* What you have to do:
Nothing is needed except the lines below that run from the one with "export PLACE_DENSITY = 0.75" through the one with "set_clock_uncertainty 0.1 [all_clocks]", repeated exactly.

Top of Material for this exercise

$ cat config.mk
export PLATFORM = sky130hd
export DESIGN_NAME = hamming_secded_codec
export DESIGN_NICKNAME = d
export VERILOG_FILES = /design/src/rtl/hamming_secded_codec.sv
export SDC_FILE = /design/constraint.sdc
export NUM_CORES = 1
export LEC_CHECK = 0
export CORE_MARGIN = 10
export CORE_UTILIZATION = 45
export DETAILED_ROUTE_END_ITERATION = 10
export PLACE_DENSITY = 0.75
export SETUP_SLACK_MARGIN = 0.2
export SLEW_MARGIN = 0
export SYNTH_ARGS = -nofsm -noshare
export SYNTH_HDL_FRONTEND = slang
export SYNTH_SLANG_ARGS = --single-unit
$ cat constraint.sdc
create_clock -name clk -period 2.6 [get_ports clk]
set_clock_uncertainty 0.1 [all_clocks]
set_input_delay 0.26 -clock clk [delete_from_list [all_inputs] [get_ports clk]]
set_output_delay 0.26 -clock clk [all_outputs]
set_load 0.02 [all_outputs]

Bottom of Material for this exercise

* Task answer:
export PLACE_DENSITY = 0.75
export SETUP_SLACK_MARGIN = 0.2
export SLEW_MARGIN = 0
export SYNTH_ARGS = -nofsm -noshare
export SYNTH_HDL_FRONTEND = slang
export SYNTH_SLANG_ARGS = --single-unit
$ cat constraint.sdc
create_clock -name clk -period 2.6 [get_ports clk]
set_clock_uncertainty 0.1 [all_clocks]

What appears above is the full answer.